Your likelihood of being a “morning person” or an “evening person.”
“Morningness” refers to those who wake up early and are most alert and active in the morning compared to the evening. Morningness and eveningness are commonly known as one’s “chronotype,” which is impacted by circadian rhythms and sleep-related behaviors. Potential for morningness is influenced by many factors like lifestyle, work schedules, preferences, and even genetics. Morningness is associated with better behavioral patterns and an improved metabolism—both of which can benefit healthspan. Knowing your genetic predisposition for being a morning person vs. an evening person can help to explain how you’re feeling physically throughout the day.
Age-related muscle weakness
Your genetic tendency for loss of muscle strength in old age.

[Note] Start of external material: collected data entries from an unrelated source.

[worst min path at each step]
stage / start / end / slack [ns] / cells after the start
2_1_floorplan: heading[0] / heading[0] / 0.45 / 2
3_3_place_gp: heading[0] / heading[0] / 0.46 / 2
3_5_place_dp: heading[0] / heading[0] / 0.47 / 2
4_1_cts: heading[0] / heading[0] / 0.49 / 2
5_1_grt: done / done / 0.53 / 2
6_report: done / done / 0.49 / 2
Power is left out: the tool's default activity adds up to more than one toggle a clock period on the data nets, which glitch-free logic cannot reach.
===== src/rtl/control_unit.sv =====
// -----------------------------------------------------------------------------
// control_unit
//
// Fetch/decode/execute sequencer for the 8-bit computer. A Moore FSM whose
// states walk through instruction fetch (built around the one-clock registered
// program ROM read), decode, and the per-instruction execute sequence, driving
// every load/select/write strobe of the datapath.
//
// Ports:
//   clk         system clock, rising edge
//   reset       asynchronous, active-low; forces FETCH_0 and zeroes outputs
//   IR          current instruction register contents (decoded in DECODE_3)
//   CCR_Result  {N,Z,V,C} flags, sampled in DECODE_3 for branch decisions
//   IR_Load, MAR_Load, PC_Load, PC_Inc, A_Load, B_Load, CCR_Load  load strobes
//   ALU_Sel     0 ADD,1 SUB,2 AND,3 OR,4 INC,5 DEC,6 XOR,7 NOT
//   Bus1_Sel    0 PC, 1 A, 2 B
//   Bus2_Sel    0 ALU, 1 Bus1, 2 memory data
//   write       memory write of Bus1 to address MAR
// -----------------------------------------------------------------------------
module control_unit (
    input  logic       clk,
    input  logic       reset,
    input  logic [7:0] IR,
    input  logic [3:0] CCR_Result,
    output logic       IR_Load,
    output logic       MAR_Load,
    output logic       PC_Load,
    output logic       PC_Inc,
    output logic       A_Load,
    output logic       B_Load,
    output logic [2:0] ALU_Sel,
    output logic       CCR_Load,
    output logic [1:0] Bus1_Sel,
    output logic [1:0] Bus2_Sel,
    output logic       write
);

    localparam logic [7:0] OP_LDA_IMM = 8'h86;
    localparam logic [7:0] OP_LDA_DIR = 8'h87;
    localparam logic [7:0] OP_LDB_IMM = 8'h88;
    localparam logic [7:0] OP_LDB_DIR = 8'h89;
    localparam logic [7:0] OP_STA_DIR = 8'h96;
    localparam logic [7:0] OP_STB_DIR = 8'h97;
    localparam logic [7:0] OP_ADD_AB  = 8'h42;
    localparam logic [7:0] OP_SUB_AB  = 8'h43;
    localparam logic [7:0] OP_AND_AB  = 8'h44;
    localparam logic [7:0] OP_OR_AB   = 8'h45;
    localparam logic [7:0] OP_INCA    = 8'h46;
    localparam logic [7:0] OP_INCB    = 8'h47;
    localparam logic [7:0] OP_DECA    = 8'h48;
    localparam logic [7:0] OP_DECB    = 8'h49;
    localparam logic [7:0] OP_XOR_AB  = 8'h4A;
    localparam logic [7:0] OP_NOTA    = 8'h4B;
    localparam logic [7:0] OP_NOTB    = 8'h4C;
    localparam logic [7:0] OP_BRA     = 8'h20;
    localparam logic [7:0] OP_BMI     = 8'h21;
    localparam logic [7:0] OP_BPL     = 8'h22;
    localparam logic [7:0] OP_BEQ     = 8'h23;
    localparam logic [7:0] OP_BNE     = 8'h24;
    localparam logic [7:0] OP_BVS     = 8'h25;
    localparam logic [7:0] OP_BVC     = 8'h26;
    localparam logic [7:0] OP_BCS     = 8'h27;
    localparam logic [7:0] OP_BCC     = 8'h28;

    localparam logic [2:0] ALU_ADD = 3'd0;
    localparam logic [2:0] ALU_SUB = 3'd1;
    localparam logic [2:0] ALU_AND = 3'd2;
    localparam logic [2:0] ALU_OR  = 3'd3;
    localparam logic [2:0] ALU_INC = 3'd4;
    localparam logic [2:0] ALU_DEC = 3'd5;
    localparam logic [2:0] ALU_XOR = 3'd6;
    localparam logic [2:0] ALU_NOT = 3'd7;

    // Each ALU opcode has its own execute state so ALU_Sel and the
    // destination register are a pure function of the present state.
    typedef enum logic [5:0] {
        FETCH_0, FETCH_1, FETCH_2, DECODE_3,
        LDA_IMM_4, LDA_IMM_5, LDA_IMM_6,
        LDA_DIR_4, LDA_DIR_5, LDA_DIR_6, LDA_DIR_7, LDA_DIR_8,
        LDB_IMM_4, LDB_IMM_5, LDB_IMM_6,
        LDB_DIR_4, LDB_DIR_5, LDB_DIR_6, LDB_DIR_7, LDB_DIR_8,
        STA_DIR_4, STA_DIR_5, STA_DIR_6, STA_DIR_7,
        STB_DIR_4, STB_DIR_5, STB_DIR_6, STB_DIR_7,
        ADD_AB_4, SUB_AB_4, AND_AB_4, OR_AB_4,
        INCA_4, INCB_4, DECA_4, DECB_4,
        XOR_AB_4, NOTA_4, NOTB_4,
        BR_4, BR_5, BR_6, BR_SKIP
    } state_t;

    state_t state, state_next;
    logic   br_taken;

    wire flag_n = CCR_Result[3];
    wire flag_z = CCR_Result[2];
    wire flag_v = CCR_Result[1];
    wire flag_c = CCR_Result[0];

    always_ff @(posedge clk or negedge reset) begin
        if (!reset) state <= FETCH_0;
        else        state <= state_next;
    end

    always_comb begin
        br_taken = 1'b0;
        case (IR)
            OP_BRA:  br_taken = 1'b1;
            OP_BMI:  br_taken = flag_n;
            OP_BPL:  br_taken = !flag_n;
            OP_BEQ:  br_taken = flag_z;
            OP_BNE:  br_taken = !flag_z;
            OP_BVS:  br_taken = flag_v;
            OP_BVC:  br_taken = !flag_v;
            OP_BCS:  br_taken = flag_c;
            OP_BCC:  br_taken = !flag_c;
            default: br_taken = 1'b0;
        endcase
    end

    // Next state. Terminal execute states and any illegal encoding fall
    // through to the default and return to FETCH_0.
    always_comb begin
        state_next = FETCH_0;
        case (state)
            FETCH_0:   state_next = FETCH_1;
            FETCH_1:   state_next = FETCH_2;
            FETCH_2:   state_next = DECODE_3;
            DECODE_3: begin
                case (IR)
                    OP_LDA_IMM: state_next = LDA_IMM_4;
                    OP_LDA_DIR: state_next = LDA_DIR_4;
                    OP_LDB_IMM: state_next = LDB_IMM_4;
                    OP_LDB_DIR: state_next = LDB_DIR_4;
                    OP_STA_DIR: state_next = STA_DIR_4;
                    OP_STB_DIR: state_next = STB_DIR_4;
                    OP_ADD_AB:  state_next = ADD_AB_4;
                    OP_SUB_AB:  state_next = SUB_AB_4;
                    OP_AND_AB:  state_next = AND_AB_4;
                    OP_OR_AB:   state_next = OR_AB_4;
                    OP_INCA:    state_next = INCA_4;
                    OP_INCB:    state_next = INCB_4;
                    OP_DECA:    state_next = DECA_4;
                    OP_DECB:    state_next = DECB_4;
                    OP_XOR_AB:  state_next = XOR_AB_4;
                    OP_NOTA:    state_next = NOTA_4;
                    OP_NOTB:    state_next = NOTB_4;
                    OP_BRA, OP_BMI, OP_BPL, OP_BEQ, OP_BNE,
                    OP_BVS, OP_BVC, OP_BCS, OP_BCC:
                        state_next = br_taken ? BR_4 : BR_SKIP;
                    default:    state_next = FETCH_0;
                endcase
            end
            LDA_IMM_4: state_next = LDA_IMM_5;
            LDA_IMM_5: state_next = LDA_IMM_6;
            LDA_DIR_4: state_next = LDA_DIR_5;
            LDA_DIR_5: state_next = LDA_DIR_6;
            LDA_DIR_6: state_next = LDA_DIR_7;
            LDA_DIR_7: state_next = LDA_DIR_8;
            LDB_IMM_4: state_next = LDB_IMM_5;
            LDB_IMM_5: state_next = LDB_IMM_6;
            LDB_DIR_4: state_next = LDB_DIR_5;
            LDB_DIR_5: state_next = LDB_DIR_6;
            LDB_DIR_6: state_next = LDB_DIR_7;
            LDB_DIR_7: state_next = LDB_DIR_8;
            STA_DIR_4: state_next = STA_DIR_5;
            STA_DIR_5: state_next = STA_DIR_6;
            STA_DIR_6: state_next = STA_DIR_7;
            STB_DIR_4: state_next = STB_DIR_5;
            STB_DIR_5: state_next = STB_DIR_6;
            STB_DIR_6: state_next = STB_DIR_7;
            BR_4:      state_next = BR_5;
            BR_5:      state_next = BR_6;
            default:   state_next = FETCH_0;
        endcase
    end

    // Moore outputs. Gated by reset so that nothing strobes while reset is
    // held, even though the state register already sits in FETCH_0.
    always_comb begin
        IR_Load  = 1'b0;
        MAR_Load = 1'b0;
        PC_Load  = 1'b0;
        PC_Inc   = 1'b0;
        A_Load   = 1'b0;
        B_Load   = 1'b0;
        ALU_Sel  = ALU_ADD;
        CCR_Load = 1'b0;
        Bus1_Sel = 2'd0;
        Bus2_Sel = 2'd0;
        write    = 1'b0;
        if (reset) begin
            case (state)
                // Address phase: PC onto Bus2 into MAR.
                FETCH_0, LDA_IMM_4, LDA_DIR_4, LDB_IMM_4, LDB_DIR_4,
                STA_DIR_4, STB_DIR_4, BR_4: begin
                    Bus1_Sel = 2'd0;
                    Bus2_Sel = 2'd1;
                    MAR_Load = 1'b1;
                end
                // ROM read edge; taken branches skip the increment (BR_5).
                FETCH_1, LDA_IMM_5, LDA_DIR_5, LDB_IMM_5, LDB_DIR_5,
                STA_DIR_5, STB_DIR_5, BR_SKIP: begin
                    PC_Inc = 1'b1;
                end
                FETCH_2: begin
                    Bus2_Sel = 2'd2;
                    IR_Load  = 1'b1;
                end
                LDA_IMM_6, LDA_DIR_8: begin
                    Bus2_Sel = 2'd2;
                    A_Load   = 1'b1;
                end
                LDB_IMM_6, LDB_DIR_8: begin
                    Bus2_Sel = 2'd2;
                    B_Load   = 1'b1;
                end
                // Operand byte is the direct address: reload MAR with it.
                LDA_DIR_6, LDB_DIR_6, STA_DIR_6, STB_DIR_6: begin
                    Bus2_Sel = 2'd2;
                    MAR_Load = 1'b1;
                end
                STA_DIR_7: begin
                    Bus1_Sel = 2'd1;
                    write    = 1'b1;
                end
                STB_DIR_7: begin
                    Bus1_Sel = 2'd2;
                    write    = 1'b1;
                end
                BR_6: begin
                    Bus2_Sel = 2'd2;
                    PC_Load  = 1'b1;
                end
                ADD_AB_4, SUB_AB_4, AND_AB_4, OR_AB_4, INCA_4, DECA_4,
                XOR_AB_4, NOTA_4: begin
                    Bus1_Sel = 2'd1;
                    Bus2_Sel = 2'd0;
                    A_Load   = 1'b1;
                    CCR_Load = 1'b1;
                end
                INCB_4, DECB_4, NOTB_4: begin
                    Bus1_Sel = 2'd2;
                    Bus2_Sel = 2'd0;
                    B_Load   = 1'b1;
                    CCR_Load = 1'b1;
                end
                default: ;
            endcase
            case (state)
                SUB_AB_4:         ALU_Sel = ALU_SUB;
                AND_AB_4:         ALU_Sel = ALU_AND;
                OR_AB_4:          ALU_Sel = ALU_OR;
                INCA_4, INCB_4:   ALU_Sel = ALU_INC;
                DECA_4, DECB_4:   ALU_Sel = ALU_DEC;
                XOR_AB_4:         ALU_Sel = ALU_XOR;
                NOTA_4, NOTB_4:   ALU_Sel = ALU_NOT;
                default:          ALU_Sel = ALU_ADD;
            endcase
        end
    end

endmodule
### config.mk
export PLATFORM = sky130hd
export DESIGN_NAME = if_fetch_unit
export DESIGN_NICKNAME = d
export VERILOG_FILES = /design/src/rtl/if_fetch_unit.sv
export SDC_FILE = /design/constraint.sdc
export NUM_CORES = 1
export LEC_CHECK = 0
export CORE_MARGIN = 2
export CORE_UTILIZATION = 55
export DETAILED_ROUTE_END_ITERATION = 8
export GPL_TIMING_DRIVEN = 0
export PLACE_DENSITY = 0.89
export SLEW_MARGIN = 20
export SYNTH_ARGS = -nofsm -noshare
export SYNTH_HDL_FRONTEND = slang
export SYNTH_SLANG_ARGS = --single-unit
### constraint.sdc
create_clock -name clk -period 6.7 [get_ports clk]
set_input_delay 1.005 -clock clk [delete_from_list [all_inputs] [get_ports clk]]
set_output_delay 1.005 -clock clk [all_outputs]
set_load 0.01 [all_outputs]
## config.mk

```make
export PLATFORM = sky130hd
export DESIGN_NAME = dmem_arbiter
export DESIGN_NICKNAME = d
export VERILOG_FILES = /design/src/rtl/dmem_pkg.sv /design/src/rtl/dmem_rr_pick.sv /design/src/rtl/dmem_arbiter.sv
export SDC_FILE = /design/constraint.sdc
export NUM_CORES = 1
export LEC_CHECK = 0
export ABC_AREA = 0
export CELL_PAD_IN_SITES_DETAIL_PLACEMENT = 1
export CELL_PAD_IN_SITES_GLOBAL_PLACEMENT = 2
export CORE_MARGIN = 8
export CORE_UTILIZATION = 20
export CTS_CLUSTER_DIAMETER = 80
export DETAILED_ROUTE_END_ITERATION = 10
export GPL_ROUTABILITY_DRIVEN = 0
export PLACE_DENSITY_LB_ADDON = 0.1
export SYNTH_ARGS = -nofsm -noshare
export SYNTH_HDL_FRONTEND = slang
export SYNTH_SLANG_ARGS = --single-unit
```

## constraint.sdc

```tcl
create_clock -name clk -period 3.3 [get_ports clk]
set_input_delay 0.495 -clock clk [delete_from_list [all_inputs] [get_ports clk]]
set_output_delay 0.495 -clock clk [all_outputs]
set_load 0.05 [all_outputs]
```
[src/flat_wrapper.sv]
// flat-port wrapper written by rule: the top's interface ports become plain ports
module mult_scheduler_flat import mult_pkg::*;
  (clk, rst_n, bus_req_valid, bus_req_a0, bus_req_b0, bus_req_a1, bus_req_b1, bus_rsp_ready, bus_req_ready, bus_rsp_valid, bus_rsp_id, bus_rsp_data, bus_busy);
  mult_scheduler_if bus_i ();
  input  logic clk;
  input  logic rst_n;
  input wire logic [$bits(bus_i.req_valid)-1:0] bus_req_valid;
  input wire logic [$bits(bus_i.req_a0)-1:0] bus_req_a0;
  input wire logic [$bits(bus_i.req_b0)-1:0] bus_req_b0;
  input wire logic [$bits(bus_i.req_a1)-1:0] bus_req_a1;
  input wire logic [$bits(bus_i.req_b1)-1:0] bus_req_b1;
  input wire logic [$bits(bus_i.rsp_ready)-1:0] bus_rsp_ready;
  output wire logic [$bits(bus_i.req_ready)-1:0] bus_req_ready;
  output wire logic [$bits(bus_i.rsp_valid)-1:0] bus_rsp_valid;
  output wire logic [$bits(bus_i.rsp_id)-1:0] bus_rsp_id;
  output wire logic [$bits(bus_i.rsp_data)-1:0] bus_rsp_data;
  output wire logic [$bits(bus_i.busy)-1:0] bus_busy;
  assign bus_i.req_valid = bus_req_valid;
  assign bus_i.req_a0 = bus_req_a0;
  assign bus_i.req_b0 = bus_req_b0;
  assign bus_i.req_a1 = bus_req_a1;
  assign bus_i.req_b1 = bus_req_b1;
  assign bus_i.rsp_ready = bus_rsp_ready;
  assign bus_req_ready = bus_i.req_ready;
  assign bus_rsp_valid = bus_i.rsp_valid;
  assign bus_rsp_id = bus_i.rsp_id;
  assign bus_rsp_data = bus_i.rsp_data;
  assign bus_busy = bus_i.busy;
  mult_scheduler u_core (.clk(clk), .rst_n(rst_n), .bus(bus_i));
endmodule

Muscle mass and strength naturally decline throughout the lifespan. Weaker muscles are less able to support activities of daily living, physical activity, and balance, making muscle weakness a strong predictor of poor health outcomes and aging. Muscle weakness results from lifestyle factors, nutrition, and exercise, but genetics do play a role. Knowing your genetic predisposition for age-related muscle weakness can further motivate you to participate in resistance training to prevent muscle strength loss that can accompany aging when left unaddressed.
Who should undergo DNA testing?
DNA testing is beneficial for anyone who is curious about their health and wants to make informed choices to enhance their well-being. “If you're interested in understanding your genetic predispositions to traits relevant to healthspan, DNA testing can provide valuable and actionable insights. Whether you're looking to optimize your healthspan or personalize your approach to wellness, DNA testing can offer tailored recommendations based on your unique genetic makeup,” says Dr. Nogal.
How to measure your DNA
Services like InsideTracker can measure your DNA. The process is simple. A DNA kit will arrive in the mail. All you have to do is follow the simple instructions including a quick cheek swab. Drop it in the mail and receive your DNA analysis in your InsideTracker account a few weeks later.
Security measures around DNA data
Privacy is InsideTracker’s priority. InsideTracker is fully HIPAA compliant and SOC 2 certified. The company has implemented best-in-class practices to ensure customers' blood, DNA, physio, and profile data are thoroughly encrypted, obfuscated, anonymized, and de-identified.
InsideTracker is continuously improving security measures to meet the highest industry standards, including cutting-edge cyber security protection and extensive layers of firewalls to ensure safety.
Create a wellness plan from DNA, blood, and wearable data
Here is an example of how DNA data, combined with blood biomarker and wearable data come together to form a data-driven wellness plan.
How to make data-driven health decisions
Knowing your genetic predispositions is useful—but it’s what you do with the data that really matters. And according to Dr. Nogal, “Using your DNA data to shape health decisions is a game-changer for a healthier, longer life.”
“Your genetic insights provide personalized guidance: fine-tune your lifestyle based on your genetic profile, target potential risks proactively, optimize your nutrition and fitness with tailored strategies, choose supplements that align with your genetic processing, prepare for aging trends, and manage stress more effectively.”